DAAJI KAMLESH PATEL offers insights on the end of life, about what happens at the moment of death, and more — questions that engage us
Who isn’t fascinated by what happens at the moment of death, and what happens after death? Yogic scientist Ram Chandra was able to describe the process that happens when our souls are ready to leave their physical bodies, in his book, Truth Eternal. He reminds us, “Time creates and time alone kills. This is the inevitable law of time,” and then proceeds to describe the process of death, step by step.
According to Ram Chandra, it is through the chakra system of a human being that the soul withdraws from the base upwards. First, the element of earth is withdrawn from the Muladhara chakra, the root plexus, and this is the dissolution of the earth element. It moves upwards to the Svadhishthana chakra, the sacral plexus, the place of the water element. The earth element is converted into water. You may feel this when someone is dying, because their hands and feet will suddenly become cold. This is the dissolution of the water element.
Then, the water element is withdrawn upwards from the svadhishthana chakra and it accumulates in the Nabhi chakra, in the region of the solar plexus, above the navel.
Water is then converted into the fire element, and the region above the navel becomes warm.
This is the dissolution of the fire element. Then, fire is gradually withdrawn from the solar plexus to the Anahata, Hridaya chakra, the heart plexus, where it is converted into the air element, mixing with the breath of the heart region. Often, the whole body begins to tremble. This is the dissolution of the air element.
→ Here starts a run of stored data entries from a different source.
[src/rtl/simd_pkg.sv]
// Shared types and defaults for the result store unit: FSM state encoding,
// default matrix size, data word width and default base address.
package simd_pkg;

  localparam int          DEF_N    = 16;
  localparam int          WORD_W   = 32;
  localparam logic [31:0] DEF_ADDR = 32'h0000_0000;

  typedef enum logic [1:0] {
    ST_IDLE,
    ST_WAIT_ROW,
    ST_WRITE,
    ST_FINISH
  } store_state_t;

endpackage

[src/rtl/row_buffer.sv]
// N x 32-bit row holding register: loads a whole result row in one cycle and
// presents the word selected by the column index.
module row_buffer
  import simd_pkg::*;
#(
  parameter int N  = DEF_N,
  parameter int CW = 4
) (
  input  logic                   i_clk,
  input  logic                   i_rstn,
  input  logic                   i_load,
  input  logic [N-1:0][WORD_W-1:0] i_row,
  input  logic [CW-1:0]          i_col,
  output logic [WORD_W-1:0]      o_word
);

  logic [N-1:0][WORD_W-1:0] r_buf;

  always_ff @(posedge i_clk or negedge i_rstn) begin
    if (!i_rstn) begin
      r_buf <= '0;
    end else if (i_load) begin
      r_buf <= i_row;
    end
  end

  assign o_word = r_buf[i_col];

endmodule

[src/rtl/result_store_unit.sv]
// Streams an N x N result matrix, one row at a time, into data memory as
// 32-bit word writes. Optional running checksum under RESULT_STORE_CHECKSUM_EN.
module result_store_unit
  import simd_pkg::*;
#(
  parameter int          N    = DEF_N,
  parameter logic [31:0] ADDR = DEF_ADDR
) (
  input  logic                     i_clk,
  input  logic                     i_rstn,
  input  logic                     i_start,
  input  logic                     i_res_valid,
  input  logic [N-1:0][WORD_W-1:0] i_res_row,
  output logic                     o_res_ready,
  output logic                     o_mem_valid,
  output logic [WORD_W-1:0]        o_mem_addr,
  output logic [WORD_W-1:0]        o_mem_wdata,
  input  logic                     i_mem_ready,
  output logic                     o_busy,
  output logic                     o_done
`ifdef RESULT_STORE_CHECKSUM_EN
  ,
  output logic [WORD_W-1:0]        o_checksum
`endif
);

  localparam int            CW   = (N > 1) ? $clog2(N) : 1;
  localparam logic [CW-1:0] LAST = CW'(N - 1);

  store_state_t        r_state, w_state_nxt;
  logic [CW-1:0]       r_row, r_col;
  logic [WORD_W-1:0]   r_last_addr;
  logic [WORD_W-1:0]   w_addr, w_buf_word;
  logic                w_load, w_clr_all, w_col_inc, w_row_inc;

  row_buffer #(.N(N), .CW(CW)) u_row_buffer (
    .i_clk  (i_clk),
    .i_rstn (i_rstn),
    .i_load (w_load),
    .i_row  (i_res_row),
    .i_col  (r_col),
    .o_word (w_buf_word)
  );

  // Wraps modulo 2^32 by construction of the 32-bit sum.
  assign w_addr = ADDR + ((32'(r_row) * 32'(N) + 32'(r_col)) << 2);

  always_ff @(posedge i_clk or negedge i_rstn) begin
    if (!i_rstn) begin
      r_state <= ST_IDLE;
    end else begin
      r_state <= w_state_nxt;
    end
  end

  always_comb begin
    w_state_nxt = r_state;
    w_load      = 1'b0;
    w_clr_all   = 1'b0;
    w_col_inc   = 1'b0;
    w_row_inc   = 1'b0;
    o_res_ready = 1'b0;
    o_mem_valid = 1'b0;
    o_mem_wdata = '0;
    o_mem_addr  = r_last_addr;
    o_done      = 1'b0;
    o_busy      = (r_state != ST_IDLE);
    case (r_state)
      ST_IDLE: begin
        if (i_start) begin
          w_clr_all   = 1'b1;
          w_state_nxt = ST_WAIT_ROW;
        end
      end
      ST_WAIT_ROW: begin
        o_res_ready = 1'b1;
        if (i_res_valid) begin
          w_load      = 1'b1;
          w_state_nxt = ST_WRITE;
        end
      end
      ST_WRITE: begin
        o_mem_valid = 1'b1;
        o_mem_wdata = w_buf_word;
        o_mem_addr  = w_addr;
        if (i_mem_ready) begin
          if (r_col != LAST) begin
            w_col_inc = 1'b1;
          end else if (r_row != LAST) begin
            w_row_inc   = 1'b1;
            w_state_nxt = ST_WAIT_ROW;
          end else begin
            w_state_nxt = ST_FINISH;
          end
        end
      end
      ST_FINISH: begin
        o_done      = 1'b1;
        w_state_nxt = ST_IDLE;
      end
      default: w_state_nxt = ST_IDLE;
    endcase
  end

  always_ff @(posedge i_clk or negedge i_rstn) begin
    if (!i_rstn) begin
      r_row       <= '0;
      r_col       <= '0;
      r_last_addr <= ADDR;
    end else begin
      if (w_clr_all) begin
        r_row <= '0;
        r_col <= '0;
      end else if (w_load) begin
        r_col <= '0;
      end else if (w_col_inc) begin
        r_col <= r_col + 1'b1;
      end else if (w_row_inc) begin
        r_row <= r_row + 1'b1;
      end
      // Address output keeps showing the last presented word outside WRITE.
      if (r_state == ST_WRITE) begin
        r_last_addr <= w_addr;
      end
    end
  end

`ifdef RESULT_STORE_CHECKSUM_EN
  logic [WORD_W-1:0] r_checksum;

  always_ff @(posedge i_clk or negedge i_rstn) begin
    if (!i_rstn) begin
      r_checksum <= '0;
    end else if (w_clr_all) begin
      r_checksum <= '0;
    end else if (o_mem_valid && i_mem_ready) begin
      r_checksum <= r_checksum + o_mem_wdata;
    end
  end

  assign o_checksum = r_checksum;
`endif

endmodule

[config.mk]
export PLATFORM = sky130hd
export DESIGN_NAME = result_store_unit
export DESIGN_NICKNAME = d
export VERILOG_FILES = /design/src/rtl/simd_pkg.sv /design/src/rtl/row_buffer.sv /design/src/rtl/result_store_unit.sv
export SDC_FILE = /design/constraint.sdc
export NUM_CORES = 1
export LEC_CHECK = 0
export ABC_CLOCK_PERIOD_IN_PS = 3400
export CAP_MARGIN = 10
export CORE_ASPECT_RATIO = 0.9
export CORE_UTILIZATION = 47
export DETAILED_ROUTE_END_ITERATION = 10
export MAX_ROUTING_LAYER = met4
export PLACE_DENSITY = 0.76
export SYNTH_ARGS = -nofsm -noshare
export SYNTH_HDL_FRONTEND = slang
export SYNTH_SLANG_ARGS = --single-unit
[constraint.sdc]
create_clock -name i_clk -period 3.4 [get_ports i_clk]
set_input_delay 0.34 -clock i_clk [delete_from_list [all_inputs] [get_ports i_clk]]
set_output_delay 0.34 -clock i_clk [all_outputs]
set_load 0.02 [all_outputs]
# After elaboration in Yosys (flattened, before gate mapping)

Cells that the tools add are included.
W data, S select, Z words.

Div/mod/pow operators: 0
Add/subtract/negate cells: 3
Eq/ne operators: 11
Reduce and logical (&&, ||, !) cells: 6
Shift-type cells: 0
Muxes and demuxes: 31
$mul: 0
Magnitude comparators: 1
Bitwise operators: 0

Operators by type and width:

| operator              | number |
|---|---|
| $bmux W32 S4          | 1 |
| $mux W32              | 3 |
| $mux W4               | 7 |
| $mux W1               | 14 |
| $ne A2 B2 Y1 const B  | 6 |
| $mux W2               | 5 |
| $add A8 B4 Y9         | 1 |
| $add A4 B1 Y4 const B | 2 |
| $ne A4 B4 Y1 const B  | 2 |
| $pmux W2 S4           | 1 |
| $lt A4 B5 Y1 const B  | 1 |
| $eq A2 B2 Y1 const B  | 2 |
| $reduce_and A4 Y1     | 1 |
| $reduce_bool A2 Y1    | 2 |
| $reduce_and A3 Y1     | 1 |
| $reduce_bool A3 Y1    | 1 |
| $eq A2 B1 Y1 const B  | 1 |
| $logic_not A2 Y1      | 1 |

Memory bits (read-only): 0
Input bits: 517
Output and inout port bits: 68
Latch bits: 0
Word-level logic and storage cells: 72
Register bits: 554
Memories kept: 0
RAM bits: 0

# Longest topological paths before layout

Depth in word-level cells: 9
Gate-level depth with buffers: 8
Depth with buffers taken out: 5

# Cells and area by module

From an unflattened synthesis, not the netlist that was laid out.

Cells, all modules: 1,516
Area total of the unflattened synthesis: 24,458.5 µm²

Modules (own cells, without submodules):

| module            | area each (µm²) | times used | cells an instance | sequential area each (µm²) |
|---|---|---|---|---|
| row_buffer        | 22,562.9        | 1          | 1,352             | 12,812.3 |
| result_store_unit | 1,895.6         | 1          | 164               | 1,051.0 |

# Worst setup path before layout

No wires, ideal clock.

Kind: reg-to-output
Start point: register r_col[0]
End point: output port o_mem_wdata[21]
Data arrival time: 1,680 ps
Path slack: 1,380 ps
Cell stages (with the launch flop): 9
Path buffers: 4
Path through: dfrtp_1 buf_4 buf_6 buf_8 buf_8 mux2i_1 a22oi_1 o211ai_1 o22ai_1

Cells in the longest elaborated chain, start to end: 3

RTL lines:

| what                           | line                     | source |
|---|---|---|
| from (decl)                    | result_store_unit.sv:31  | `logic [CW-1:0] r_row, r_col;` |
| from (signal assigned)         | result_store_unit.sv:117 | `r_col <= r_col + 1'b1;` |
| $bmux W32 S4                   | row_buffer.sv:27         | `assign o_word = r_buf[i_col];` |
| $mux W32 (implied by the code) | row_buffer.sv:27         |  |
| $mux W32                       | result_store_unit.sv:68  | `case (r_state)` |
| to (decl)                      | result_store_unit.sv:17  | `output logic [WORD_W-1:0] o_mem_wdata,` |

Every way passes these cells. The select of a mux whose other input is x is not followed.

# Final worst setup path

Start point: register r_col[2]
End point: output port o_mem_wdata[3]

The elaborated chain is that of the path after synthesis.

==> results by group <==
Pwr
  • VDD IR max: 0.000485 V
  • Tot Pwr: 0.0271 W
  • Sw frac: 0.305
  • Net Switching: 0.00827 W
  • PD cells: 812 mW/mm^2
  • Combinational Power Share: 0.345
  • Pleak: ~14 nW
  • Internal power: between 0.015 and 0.02 W
  • Flop pwr share: 0.423
  • Clk network pwr share: 0.232

Worst setup path
  • Crit start category: flop
  • FF-to-FF path depth: 6
  • FF-to-FF Start: r_col[1]
  • CP Class: reg2out
  • WP data arrival: 2.91 ns
  • CP max FO: 32
  • Slowest CP cell: clkdlybuf4s50_1
  • Critical path endpoint category: output port
  • WP buf/inv: 2
  • CP required: 3.06 ns
  • R2r endpoint: r_row[3]
  • CP startpoint: r_col[2]
  • Delay-heaviest family, CP: buffers and inverters
  • CP peak stage delay: 0.67 ns
  • CP Cell Sequence: and2_1 -> buf_4 -> a22oi_1 -> o211ai_1 -> o22ai_1 -> clkdlybuf4s50_1
  • R2r setup slk: 1.08 ns

Timing
  • Final period util: 0.957
  • Slew @ Worst Pin: 0.741 ns
  • Hold Slack: approximately 0.32 ns
  • Fmax: 307 MHz
  • RSZ-0062 raised after global routing: no
  • Final setup vio count: 0
  • Final hold vios: 0
  • Final Max Slew Viols: 0
  • Slew HR: 0.506
  • Post-layout min period: 3.25 ns
  • Worst Skew: 0.0119 ns

Placement
  • GPL Wtd Cong: 0.895
  • Hpwl dp: 53300 um
  • IO Port Bufs: roughly 580
  • DP Area: 0.0314 mm^2

Clock tree
  • Max H-tree Level: 2
  • CTS sink cnt: 554
  • Root buffer cell: clkbuf_16
  • CTS tree: built
  • CTS Buffer Depth: 3
  • Clock Latency Late Sink: just over 0.6 ns
  • Setup Fix Bufs, Post-CTS: 0
  • Num CTS Buffers: 57
  • Clk slew on worst S/H paths: 0.06 ns

Global routing
  • Global Route Usage Sum: 0.281
  • Number of global-route vias before repair: between 15000 and 20000
  • Largest net degree at the start of global routing: 108
  • First-pass GRT wire length: 109000 um
  • Total grt overflow: 0
  • Initial antenna violation count: 13

Route
  • Residual DRC: 0
  • Routed wire length: 73300 um
  • Vias per cell: 5.52
  • Via count: 16292
  • Final antenna-violating net count: 0
  • Detailed router's first-iteration violation count: 1033
  • 1st-pass router iterations: 5
  • Drt wl/cell: 24.8 um

Yosys
  • Yosys reg bits: 554
  • Ys Warns: 0
  • Leading area contributor after synthesis: dfrtp_1
  • Most frequent cell after synthesis: dfrtp_1
  • Sequential-to-total area share from yosys stat: 0.559
  • Top cells by count, synth: dfrtp_1 (554), mux2_2 (467), mux2i_1 (130), mux2_1 (77), mux4_2 (64)
  • Ranking of synthesized cells by area: dfrtp_1 (56%), mux2_2 (21%), mux4_2 (5.8%), mux2i_1 (5.2%), mux2_1 (3.5%)
  • Async S/R FF share, synth: 1.00
  • Top-area cell type share of the netlist area: 0.559
  • Post-synth EDFFs: 0
  • Average cell area after synthesis: 15.2 um^2
  • Post-synth net total: approximately 2100
  • Netlist cell types: 32
  • Post-Syn Instances: ~1600
  • Ys flop type: dfrtp_1
  • Mapped cell area: 0.0248 mm^2

Die
  • Initial Util: 0.478
  • Die area: 0.0537 mm^2
  • Die X: 244 um
  • I/O pin cnt: 585
  • Row count: 79
  • Core Area: 0.0519 mm^2
  • Die height: between 200 and 250 um

Min path
  • Min-Delay Startpoint: i_res_row[274]
  • Hold path depth: 2
  • Worst hold endpoint: u_row_buffer.r_buf[274]
  • Hold Crit Class: in2reg

Final layout
  • Sequential cell area: 0.0139 mm^2
  • Fill cell count: 3867
  • Area of the multi-input gates: ~0.010 mm^2
  • Share of layout cells above drive strength 1: 0.305
  • Layout area overhead: 34.6%
  • Post-route cell area: 0.0334 mm^2
  • Layout Utilization: 0.643
  • Final Net Count: approximately 2700

Status
  • Status: finished, final reports clean

Flow run
  • Max-cap violation count: 0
After that, the air of the cardiac plexus is withdrawn to the Vishuddhi chakra, the throat plexus, as ether. A sound is produced in the throat, indicating the dissolution of the ether element. The lower portion of the body is now dead and these pancha bhutas, five elements have been dissolved.
Once the sound in the throat is produced, what happens next? The principle of Brahmn, the Brahmtattva that is found in the individual soul is then withdrawn — it merges back into the Virat principle. At this precise moment, the ‘eyes are turned back’. The soul may exit through the eyes, ears or mouth. If the soul has been liberated, it exits from the point on the back of the head known as Brahmarandhra, which is at the twelfth chakra. You may have seen people in bygone days wearing a choti, small ponytail on the back of their head. That is the place of brahmarandhra.
Then, what happens after death? Our physical bodies are recycled back into the pool of atoms of matter, but what about the other bodies — subtle bodies and soul? Depending on their vibratory level, there are infinite possibilities for their onward journey at the moment of death. We create a vibratory blueprint according to how we live our life on Earth, and at the moment of death, our subtle bodies and souls go to the dimension that corresponds with that blueprint. The soul finds its level and its dimension according to the level of purity of the subtle body and its own potency.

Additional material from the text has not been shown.